Catching the cheat

Finishing the Semester

  • Case Study 8: Messy data and data science
    • The next project will be done with a partner. How do we want to pick partners?
    • Partners can work heavily together on the data request.
    • Each person needs to do their own slides and research on the data science languages and tools.
  • I am expecting a detailed conversation about The Call Center example on Tuesday.
  • Next Thursday will be spent with you guys requesting data and figuring out what needs to be cleaned.

Only one week after that!

Case Study

Background

You have recently been hired by the U.S. internal revenue service (IRS) to catch corporate cheaters. You have been given three companies to investigate. You will need to decide if the IRS should build a legal case to investigate the institution for fraud.

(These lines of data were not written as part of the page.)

**config.mk**
```make
export PLATFORM = sky130hd
export DESIGN_NAME = store_queue
export DESIGN_NICKNAME = d
export VERILOG_FILES = /design/src/logic/lsu_pkg.sv /design/src/logic/store_queue.sv
export SDC_FILE = /design/constraint.sdc
export NUM_CORES = 1
export LEC_CHECK = 0
export BUFFER_PORTS_ARGS = -buffer_cell sky130_fd_sc_hd__buf_2
export CAP_MARGIN = 40
export CORE_UTILIZATION = 45
export DETAILED_ROUTE_END_ITERATION = 10
export PLACE_DENSITY = 0.72
export SLEW_MARGIN = 25
export SYNTH_ARGS = -nofsm -noshare
export SYNTH_HDL_FRONTEND = slang
export SYNTH_SLANG_ARGS = --single-unit
```
**constraint.sdc**
```tcl
create_clock -name clk -period 3.9 [get_ports clk]
set_clock_uncertainty 0.15 [all_clocks]
set_input_delay 0.78 -clock clk [delete_from_list [all_inputs] [get_ports clk]]
set_output_delay 0.78 -clock clk [all_outputs]
set_load 0.02 [all_outputs]
```
[src/logic/lsu_pkg.sv]
package lsu_pkg;

	// default widths, overridden by the top level parameters
	localparam int TAG_WIDTH = 4;
	localparam int ADDR_WIDTH = 8;
	localparam int DATA_WIDTH = 32;

	typedef logic [TAG_WIDTH-1:0] tag_t;   // reorder buffer tag
	typedef logic [ADDR_WIDTH-1:0] addr_t; // word address into data ram
	typedef logic [DATA_WIDTH-1:0] data_t;

	// default queue depths
	localparam int N_AGU = 2;
	localparam int N_LOAD = 2;
	localparam int N_STORE = 4;

	typedef enum logic {
		free,
		waiting
	} agu_state_t;

endpackage
### config.mk
export PLATFORM = sky130hd
export DESIGN_NAME = block_writer
export DESIGN_NICKNAME = d
export VERILOG_FILES = /design/src/logic/bus_pkg.sv /design/src/logic/mover_pkg.sv /design/src/logic/block_writer.sv
export SDC_FILE = /design/constraint.sdc
export NUM_CORES = 1
export LEC_CHECK = 0
export BUFFER_PORTS_ARGS = -buffer_cell sky130_fd_sc_hd__buf_2
export CAP_MARGIN = 0
export CORE_ASPECT_RATIO = 1.2
export CORE_MARGIN = 5
export CORE_UTILIZATION = 46
export CTS_CLUSTER_DIAMETER = 120
export DETAILED_ROUTE_END_ITERATION = 12
export PLACE_DENSITY = 0.82
export SLEW_MARGIN = 20
export SYNTH_ARGS = -nofsm -noshare
export SYNTH_HDL_FRONTEND = slang
export SYNTH_SLANG_ARGS = --single-unit
export TNS_END_PERCENT = 10
### constraint.sdc
create_clock -name clk -period 3.1 [get_ports clk]
set_input_delay 0.465 -clock clk [delete_from_list [all_inputs] [get_ports clk]]
set_output_delay 0.465 -clock clk [all_outputs]
set_load 0.005 [all_outputs]
### src/logic/bus_pkg.sv
`default_nettype none

package bus_pkg;

    localparam int addr_width = 16;  // byte address.
    localparam int data_width = 8;   // one byte per bus cycle.

    ////////////////////
    // wishbone classic
    ////////////////////

    // master to slave.
    typedef struct packed {
        logic                  cyc;
        logic                  stb;
        logic                  we;
        logic [addr_width-1:0] adr;
        logic [data_width-1:0] dat;  // write data.
    } wb_req_t;

    // slave to master.
    typedef struct packed {
        logic                  ack;
        logic [data_width-1:0] dat;  // read data, valid with ack.
    } wb_rsp_t;

endpackage

`default_nettype wire

### src/logic/mover_pkg.sv
`default_nettype none

package mover_pkg;

    localparam int len_width = 16;  // byte count.

    ////////////////////
    // move command
    ////////////////////

    // src and dst are byte addresses on the shared bus.
    typedef struct packed {
        logic [bus_pkg::addr_width-1:0] src;
        logic [bus_pkg::addr_width-1:0] dst;
        logic [len_width-1:0]           length;
    } move_cmd_t;

    // regions must not overlap and must not wrap past the top address.

endpackage

`default_nettype wire

### src/logic/block_writer.sv
`timescale 1ns/100ps
`default_nettype none

module block_writer (
    input  wire logic                 clk,
    input  wire logic                 reset,
    input  wire logic                 start,
    input  wire mover_pkg::move_cmd_t cmd,
    input  wire logic [7:0]           head,
    input  wire logic                 empty,
    output logic                      pop,
    output bus_pkg::wb_req_t          bus_req,
    input  wire bus_pkg::wb_rsp_t     bus_rsp,
    output logic                      busy,
    output logic                      done
);

    logic [bus_pkg::addr_width-1:0]  wr_addr;
    logic [mover_pkg::len_width-1:0] remaining;
    logic                            req_cyc;

    ////////////////////
    // command and writes
    ////////////////////

    always_ff @(posedge clk) begin
        if (reset) begin
            busy      <= 1'b0;
            done      <= 1'b0;
            req_cyc   <= 1'b0;
            remaining <= '0;
        end else begin
            done <= 1'b0;
            if (start) begin
                busy      <= 1'b1;
                wr_addr   <= cmd.dst;
                remaining <= cmd.length;
            end else if (busy) begin
                if (req_cyc) begin
                    if (bus_rsp.ack) begin
                        req_cyc   <= 1'b0;
                        wr_addr   <= wr_addr + 1'b1;
                        remaining <= remaining - 1'b1;
                    end
                end else if (remaining == '0) begin
                    busy <= 1'b0;  // last byte is stored.
                    done <= 1'b1;
                end else if (!empty) begin
                    req_cyc <= 1'b1;
                end
            end
        end
    end

    // head holds still until popped.
    always_comb begin
        bus_req     = '0;
        bus_req.cyc = req_cyc;
        bus_req.stb = req_cyc;
        bus_req.we  = 1'b1;
        bus_req.adr = wr_addr;
        bus_req.dat = head;
    end

    assign pop = req_cyc && bus_rsp.ack;

    assert property (@(posedge clk) disable iff (reset) done |-> $past(busy))
        else $error("block_writer: done without a move in progress");

endmodule

`default_nettype wire

==> results of run 1 <==
==> logic make-up after synthesis <==
| logic type | Yosys count | share of synthesized area, % |
|---|---|---|
| AOI/OAI and AO/OA | 43 | 13.4 |
| xor gates and xnor gates | 22 | 9.72 |
| adders and majority gates | 2 | 1.26 |
| buffers and inverters | 30 | 7.89 |
| DFF | 35 | 43.4 |
| muxes | 1 | 0.568 |
| other | 1 | 0.189 |
| and+or+nand+nor | 94 | 23.5 |
==> power groups by stage <==
stage	combinational [mW]	sequential [mW]	clock [mW]
2_1_floorplan	0.0993	0.547	0
3_3_place_gp	0.134	0.552	0
3_5_place_dp	0.138	0.554	0
4_1_cts	0.139	0.544	0.325
5_1_grt	0.156	0.549	0.345
6_report	0.138	0.545	0.315
==> layer usage <==
| layer | GRT usage [%] | vias to the layer above | part of all wire [%] |
|---|---|---|---|
| met3 | 6.00 | 6 | 9.1 |
| li1 | - | 894 | - |
| met2 | 30.3 | 62 | 50 |
| met5 | 0 | - | 0 |
| met4 | 6.32 | 0 | 1.5 |
| met1 | 15.7 | 817 | 39 |
==> synthesized netlist by cell type, drive strengths merged, types with 5 or more instances <==
cell / n / area [sq um]
clkbuf: 9 / 33.8
xnor2: 18 / 158
dfxtp: 19 / 380
nor4: 11 / 68.8
a211oi: 6 / 45.0
nor2: 19 / 71.3
buf: 15 / 100
nor3: 8 / 40.0
nand2: 26 / 97.6
a21oi: 7 / 35.0
or4: 5 / 37.5
nand3: 8 / 40.0
or3: 6 / 37.5
edfxtp: 16 / 480
o21ai: 19 / 95.1
inv: 6 / 22.5
==> state kept, by name, indices dropped and copies added (netlist names) <==
register / cells
wr_addr: 16
busy: 1
done: 1
req_cyc: 1
remaining: 16
==> worst reg2reg max path, stage by stage, from the launching register on <==
cell,delay [ns]
sky130_fd_sc_hd__dfxtp_1,0.35
sky130_fd_sc_hd__or4_1,0.69
sky130_fd_sc_hd__or4b_1,0.67
sky130_fd_sc_hd__or4_1,0.45
sky130_fd_sc_hd__a311oi_1,0.24
==> how the worst min path moves through the flow <==
stage,to,from,slack (ns)
6_report,remaining[1],cmd[1],0.42
5_1_grt,remaining[0],cmd[0],0.42
4_1_cts,remaining[1],cmd[1],0.42
3_5_place_dp,remaining[9],remaining[9],0.51
3_3_place_gp,remaining[9],remaining[9],0.50
2_1_floorplan,remaining[15],remaining[15],0.48
==> layout make-up <==
| cell class | instances | area (sq um) | area share [%] |
|---|---|---|---|
| Multi-Input combinational cell | 163 | 966 | 42.0 |
| Clock buffer | 6 | 72.6 | 3.16 |
| Sequential cell | 35 | 861 | 37.4 |
| Tap cell | 56 | 70.1 | 3.05 |
| Clock inverter | 2 | 7.51 | 0.326 |
| Inverter | 6 | 22.5 | 0.979 |
| Timing Repair Buffer | 59 | 300 | 13.1 |
==> tab_implementation.tex, run 1 <==
\begin{tabular}{lr}
\hline
Metric & Value \\
\hline
\multicolumn{2}{l}{\textbf{Die}} \\
Die extent in x & 69.9 um \\
Vertical extent of the die & 81.9 um \\
Row count & 26 \\
Core ar. & $\sim$0.0042 sq mm \\
Die ar. & 0.00573 sq mm \\
Starting density of the core & 46.9\% \\
Number of top-level pins & between 90 and 100 \\
\multicolumn{2}{l}{\textbf{STA}} \\
Final critical-path share of the clock period & 80.1\% \\
Normalized max-slew margin & 61.6\% \\
Post-Route Hold Slack & 0.420 ns \\
Clock Skews & 0.00389 ns \\
Endpoints failing hold & 0 \\
Max frequency & 403 MHz \\
Final slew viol count & 0 \\
Setup repair after global routing missed its margin & no \\
Post-route worst setup slack & between 0.6 and 0.7 ns \\
Final min period & 2.48 ns \\
Final setup fails & 0 \\
Final TNS setup & 0 ns \\
Slew of the pin with the lowest slew margin & 0.575 ns \\
\multicolumn{2}{l}{\textbf{Global routing}} \\
First-pass GRT wire length & 7260 um \\
Antenna violations before repair & 0 \\
Pin count of the biggest net entering global routing & 39 \\
Overall global routing resource usage & between 10\% and 20\% \\
Residual overflow from global routing & 0 \\
Vias in the first global route & approximately 1.7k \\
\multicolumn{2}{l}{\textbf{Routing}} \\
WL per Instance & approximately 14 um \\
DRC & 0 \\
Post-DR vias/cell & around 5.4 \\
Violation count after the first detailed-routing iteration & 95 \\
Routed via count & between 1.5k and 2k \\
Pre-antenna DRT Iters & 4 \\
Wire length after detailed routing & 4460 um \\
Post-detailed-route count of antenna-violating nets & 0 \\
\multicolumn{2}{l}{\textbf{Finish}} \\
Antenna diode count & 0 \\
Final Core Density & 54.4\% \\
Highest-count cells in the layout ignoring fill and taps & sky130\_fd\_sc\_hd\_\_buf\_2 (57), sky130\_fd\_sc\_hd\_\_nand2\_1 (26), sky130\_fd\_sc\_hd\_\_o21ai\_0 (19), sky130\_fd\_sc\_hd\_\_nor2\_1 (19), sky130\_fd\_sc\_hd\_\_dfxtp\_1 (19) \\
Most common library cell in the layout ignoring fill and taps & sky130\_fd\_sc\_hd\_\_buf\_2 \\
Total of fill cells in the finished design & 427 \\
Finished Layout Cells & 327 \\
Layout net count & around 340 \\
Growth of design area from synthesis to finish & 16.0\% \\
Share of layout cells above drive strength 1 & 24.0\% \\
Cell area after layout & 0.00230 sq mm \\
\multicolumn{2}{l}{\textbf{Clocking}} \\
CTS root buf & sky130\_fd\_sc\_hd\_\_clkbuf\_8 \\
TritonCTS clock tree & done \\
Total CTS buffers & 5 \\
Clock latency at the later pin of the worst-skew pair & 0.29 ns \\
Post-cts resize count & 0 \\
Buffer count from post-CTS setup fixing & 0 \\
Quantity of hold-fixing buffers added after cts & 0 \\
Number of H-tree levels & 2 \\
Maximum buffer depth of the clock tree & 2 \\
TritonCTS Sinks & 35 \\
Clock slew at the register clock pins of the worst setup and hold paths & 0.07 ns \\
\multicolumn{2}{l}{\textbf{Synthesis}} \\
Count of flip-flops with a built-in enable after synthesis & 16 \\
Number of storage elements in the synthesis netlist & 35 \\
Async set-or-reset flop fraction in the synthesized netlist & 0\% \\
Yosys warns & 0 \\
Post-synthesis instance total & 228 \\
Post-synthesis sequential area ratio & 43.4\% \\
Syn\_area\_per\_cell & 8.70 sq um \\
Distinct cell type count of the synthesized netlist & 36 \\
Ys flop type & sky130\_fd\_sc\_hd\_\_dfxtp\_1 \\
Post-Syn Nets & 299 \\
Synthesized cell area & 0.00198 sq mm \\
\multicolumn{2}{l}{\textbf{Power and ir drop}} \\
Worst vdd ir & 0.303 mV \\
Static leakage power & 0.869 nW \\
Overall Power & 997 uW \\
Clk network pwr share & 31.6\% \\
Proportion of power drawn by combinational gates & 13.8\% \\
Proportion of total power due to net switching & roughly a quarter \\
Sequential Power Share & 54.6\% \\
Power density of the placed cells & 434 mW/mm\^{}2 \\
Psw & 265 uW \\
Internal power consumption & 732 uW \\
\multicolumn{2}{l}{\textbf{Placement}} \\
Worst slack after detailed placement & roughly 0.65 ns \\
IO Port Bufs & 57 \\
Final weighted congestion in routability-driven placement & $\sim$0.75 \\
Placed cell areas & 0.00222 sq mm \\
Placed cells & 319 \\
HPWL after DPL & 3220 um \\
\multicolumn{2}{l}{\textbf{Critical path}} \\
Critical-path cell list & or4\_1 -> or4b\_1 -> or4\_1 -> a311oi\_1 \\
End point of the critical path & remaining[9] \\
Buf/Inv on CP & 0 \\
Reg2reg start & remaining[2] \\
Worst flop-to-flop path endpoint & remaining[9] \\
Endpoint type of the worst setup path & register \\
Largest fanout on the critical path & 9 \\
Highest cell delay on the worst timing path & between 0.6 and 0.7 ns \\
Setup slack of the most critical reg-to-reg path & 0.62 ns \\
Critical path arrival & roughly 2.7 ns \\
Category of the most critical setup path & register to register \\
Worst path top cell family by delay & simple AND/OR/NAND/NOR gates \\
Crit path top cell by count & sky130\_fd\_sc\_hd\_\_or4\_1 \\
Number of logic stages on the critical path including buffering & 4 \\
Critical path's slowest cell & sky130\_fd\_sc\_hd\_\_or4\_1 \\
Logic depth of the worst register-to-register path & 4 \\
Data required time of the critical path & 3.30 ns \\
Critical path launch point type & register \\
Critical path launch point & remaining[2] \\
\multicolumn{2}{l}{\textbf{Job}} \\
Max-capacitance violation count & 0 \\
\multicolumn{2}{l}{\textbf{Worst hold path}} \\
Number of instances on the worst hold path & 3 \\
Path category of the worst min-delay check & primary input to register \\
\multicolumn{2}{l}{\textbf{Run status}} \\
Outcome & complete, no violations \\
\hline
\end{tabular}
Note: power is estimated with default switching activity, not from simulation.
==> run 2, diff against run 1 <==
==> constraint.sdc (replaced) <==
create_clock -name clk -period 2.33 [get_ports clk]
set_input_delay 0.3495 -clock clk [delete_from_list [all_inputs] [get_ports clk]]
set_output_delay 0.3495 -clock clk [all_outputs]
set_load 0.005 [all_outputs]
==> tab_implementation.tex, run 2 (synthesis gave the netlist of run 1 again) <==
\begin{tabular}{lr}
\hline
Metric & Value \\
\hline
\multicolumn{2}{l}{\textbf{Run status}} \\
Outcome & complete, no violations \\
\multicolumn{2}{l}{\textbf{Finish}} \\
Growth of design area from synthesis to finish & 19.2\% \\
Area taken by flip-flops and latches & 861 sq um (unchanged) \\
Total of fill cells in the finished design & 407 (-4.7\%) \\
Multi-input gate area in the final layout & 970 sq um (+0.39\%) \\
Share of layout cells above drive strength 1 & 26.9\% (+2.9 points) \\
Largest registers & remaining x16, wr\_addr x16 \\
Layout net count & 349 (+2.3\%) \\
Highest-count cells in the layout ignoring fill and taps & sky130\_fd\_sc\_hd\_\_buf\_2 (57), sky130\_fd\_sc\_hd\_\_nand2\_1 (26), sky130\_fd\_sc\_hd\_\_o21ai\_0 (19), sky130\_fd\_sc\_hd\_\_nor2\_1 (19), sky130\_fd\_sc\_hd\_\_dfxtp\_1 (19) \\
Antenna diode count & 0 (unchanged) \\
Most common library cell in the layout ignoring fill and taps & sky130\_fd\_sc\_hd\_\_buf\_2 \\
\multicolumn{2}{l}{\textbf{Critical path}} \\
Reg2reg start & remaining[3] \\
Critical path arrival & 2.40 ns (-0.29 ns) \\
Endpoint type of the worst setup path & register \\
End point of the critical path & remaining[9] \\
Crit path top cell by count & sky130\_fd\_sc\_hd\_\_or4\_1 \\
Critical path's slowest cell & sky130\_fd\_sc\_hd\_\_or4b\_4 \\
Category of the most critical setup path & register to register \\
Worst flop-to-flop path endpoint & remaining[9] \\
Critical path launch point type & register \\
Critical-path cell list & or4\_1 -> or4b\_4 -> or4\_1 -> a311oi\_1 \\
Critical path launch point & remaining[3] \\
Logic depth of the worst register-to-register path & 4 (unchanged) \\
Largest fanout on the critical path & 7 (-2) \\
Data required time of the critical path & 2.53 ns (-0.77 ns) \\
Setup slack of the most critical reg-to-reg path & 0.13 ns (-0.49 ns) \\
Highest cell delay on the worst timing path & 0.55 ns (-0.14 ns) \\
\multicolumn{2}{l}{\textbf{Power and ir drop}} \\
Overall Power & 1.34 mW (+35\%) \\
Worst vdd ir & 0.341 mV (+13\%) \\
Static leakage power & 0.910 nW (+4.8\%) \\
Power density of the placed cells & 568 mW/mm\^{}2 (+31\%) \\
\multicolumn{2}{l}{\textbf{Die}} \\
Die ar. & 0.00573 sq mm (unchanged) \\
Die extent in x & 69.9 um (unchanged) \\
Core ar. & 0.00423 sq mm (unchanged) \\
Number of top-level pins & 99 (unchanged) \\
Starting density of the core & 46.9\% (unchanged) \\
Row count & 26 (unchanged) \\
Vertical extent of the die & 81.9 um (unchanged) \\
\multicolumn{2}{l}{\textbf{Global routing}} \\
Vias in the first global route & 1753 (+4.8\%) \\
First-pass GRT wire length & 7520 um (+3.6\%) \\
Antenna violations before repair & 0 (unchanged) \\
Pin count of the biggest net entering global routing & 38 (-2.6\%) \\
Overall global routing resource usage & 16.6\% (+0.67 points) \\
Residual overflow from global routing & 0 (unchanged) \\
\multicolumn{2}{l}{\textbf{Worst hold path}} \\
Path category of the worst min-delay check & primary input to register \\
\multicolumn{2}{l}{\textbf{Clocking}} \\
Number of H-tree levels & 2 (unchanged) \\
CTS root buf & sky130\_fd\_sc\_hd\_\_clkbuf\_8 \\
Maximum buffer depth of the clock tree & 2 (unchanged) \\
Clock latency at the later pin of the worst-skew pair & 0.29 ns (about the same) \\
Total CTS buffers & 5 (unchanged) \\
TritonCTS clock tree & done \\
TritonCTS Sinks & 35 (unchanged) \\
Quantity of hold-fixing buffers added after cts & 0 (unchanged) \\
Clock slew at the register clock pins of the worst setup and hold paths & 0.07 ns (about the same) \\
Buffer count from post-CTS setup fixing & 0 (unchanged) \\
\multicolumn{2}{l}{\textbf{Placement}} \\
HPWL after DPL & 3380 um (+4.7\%) \\
Final weighted congestion in routability-driven placement & 0.812 (+8.9\%) \\
IO Port Bufs & 57 (unchanged) \\
\multicolumn{2}{l}{\textbf{Routing}} \\
DRC & 0 (unchanged) \\
Post-detailed-route count of antenna-violating nets & 0 (unchanged) \\
Violation count after the first detailed-routing iteration & 99 (+4.2\%) \\
Wire length after detailed routing & 4600 um (+3.1\%) \\
Pre-antenna DRT Iters & 4 (unchanged) \\
Post-DR vias/cell & 5.39 (-0.96\%) \\
WL per Instance & 13.7 um (+0.65\%) \\
Routed via count & 1805 (+1.5\%) \\
\multicolumn{2}{l}{\textbf{STA}} \\
Final setup fails & 0 (unchanged) \\
Final min period & 2.20 ns (-0.281 ns) \\
Final TNS setup & 0 ns (unchanged) \\
Final critical-path share of the clock period & 94.6\% (+14 points) \\
Max frequency & 454 MHz (+13\%) \\
Final slew viol count & 0 (unchanged) \\
Setup repair after global routing missed its margin & no \\
Clock Skews & 0.00312 ns (-0.000770 ns) \\
Endpoints failing hold & 0 (unchanged) \\
\multicolumn{2}{l}{\textbf{Job}} \\
Max-capacitance violation count & 0 (unchanged) \\
\hline
\end{tabular}
-- run 2: cell types whose count changed in the layout (fill, tap and decap cells not counted), sizes merged --
| cell | previous run | this run |
|---|---|---|
| clkinv | 2 | 1 |
| clkbuf | 6 | 7 |
| buf | 59 | 67 |
-- run 2: report_power, final --
group          internal, mW  total (mW)  switching, mW
registers             0.683       0.721         0.0377
clock network         0.210       0.426          0.216
logic                0.0956       0.197          0.101
-- run 2: per-stage QoR --
| step | area (sq um) | cells | hold WS, ns | setup WS [ns] | utilization (%) |
|---|---|---|---|---|---|
| 2_1_floorplan | 1980 | 228 | 0.475 | 0.0372 | - |
| 3_3_place_gp | 2280 | 327 | 0.501 | 0.132 | 53.9 |
| 3_5_place_dp | 2280 | 327 | 0.504 | 0.0867 | 53.9 |
| 4_1_cts | 2360 | 335 | 0.298 | 0.0404 | 55.8 |
| 5_1_grt | 2360 | 335 | 0.295 | 0.0467 | 55.9 |
| 6_report | 2360 | 335 | 0.307 | 0.127 | 55.9 |
-- run 2: final cells by class --
cell class / count / area share [%]
clock inverter: 1 / 0.212
sequential: 35 / 36.4
tap: 56 / 2.96
clock buffer: 7 / 3.23
timing repair buffer: 67 / 15.2
multi-input combinational: 163 / 41.0
inverter: 6 / 0.952
-- run 2: routing by layer --
| metal | GRT usage (%) | routed length, um | up-vias |
|---|---|---|---|
| li1 | - | - | 909 |
| met1 | 16.5 | 1830 | 817 |
| met2 | 32.2 | 2330 | 67 |
| met3 | 5.14 | 358 | 12 |
| met4 | 6.70 | 83 | 0 |
| met5 | 0 | 0 | - |
-- run 2: timing repair --
action	CTS	global route
endpoints found under the setup margin	0	1
hold endpoints to repair	0	0
gates resized for setup	0	1
-- run 2: how the worst min path moves through the flow --
stage                              from             to  cells past startpoint
after floorplan           remaining[15]  remaining[15]                      2
after global placement    remaining[15]  remaining[15]                      2
after detailed placement   remaining[9]   remaining[9]                      2
after CTS                        cmd[1]   remaining[1]                      3
after global routing             cmd[2]   remaining[2]                      3
final                            cmd[1]   remaining[1]                      3
-- run 2: worst max-delay path, delay by kind of cell (launching register included) --
family | cells | cell delay [ns]
AO/OA/AOI/OAI | 1 | 0.25
flip-flops | 1 | 0.35
AND/OR/NAND/NOR | 3 | 1.51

  • Sino Forest Corporation: You have the values from the financial statement numbers of Sino Forest Corporation’s 2010 Report.
  • Government Entity: A dataset containing the card transactions for a government entity - 2010.
  • General Motors: The amounts paid to vendors for the 90 days preceding General Motor’s 2009 liquidation.

Our challenge

You will be responsible for reporting as much evidence as possible with the data provided for each institution above. The government entity has more available data than the other two, which will require you to dig deeper to find additional clues.

You can find varied data sources available for your use on the data page in Canvas. You will need to use more than one of the data sets provided, but you are not expected to use them all,

Deliverables

  • An 8-12 slide presentation to your IRS managers on the case against each entity.
  • At least one slide that shows the statistical test results from the analysis you performed.
  • At least one slide per institution that visualizes their first digit distribution compared to Benford’s law.
  • At least one slide for one of the institutions that compare the last digit distribution to what would be expected.
  • Multiple visualizations of the Government Entity data to find other interesting insights.

Data Exploration

What can we do to orient our managers to the client?

The first few slides need to provide a background. Always include a chart, if possible, on each slide.

  • Who are the companies?
  • Which company are you going to focus in on, and why?
  • More details about the focus company.

What can we do to help them understand Benford’s law and our statistical test?

We need to give them a background on the Benfords distribution and the Chi-Square Goodness of Fit Test.

  • How does it work?
  • A short explanation of each.
  • Visuals for each of our companies.

What additional arguments can we provide for the ‘Government Entity’?

Can we guide the IRS where to search?

  • Additional Benford plots withing sub-categories.
  • Other visualizations?

A conclusions slide

Wrap it up. Make conclusions and recommendations based on the work you have done.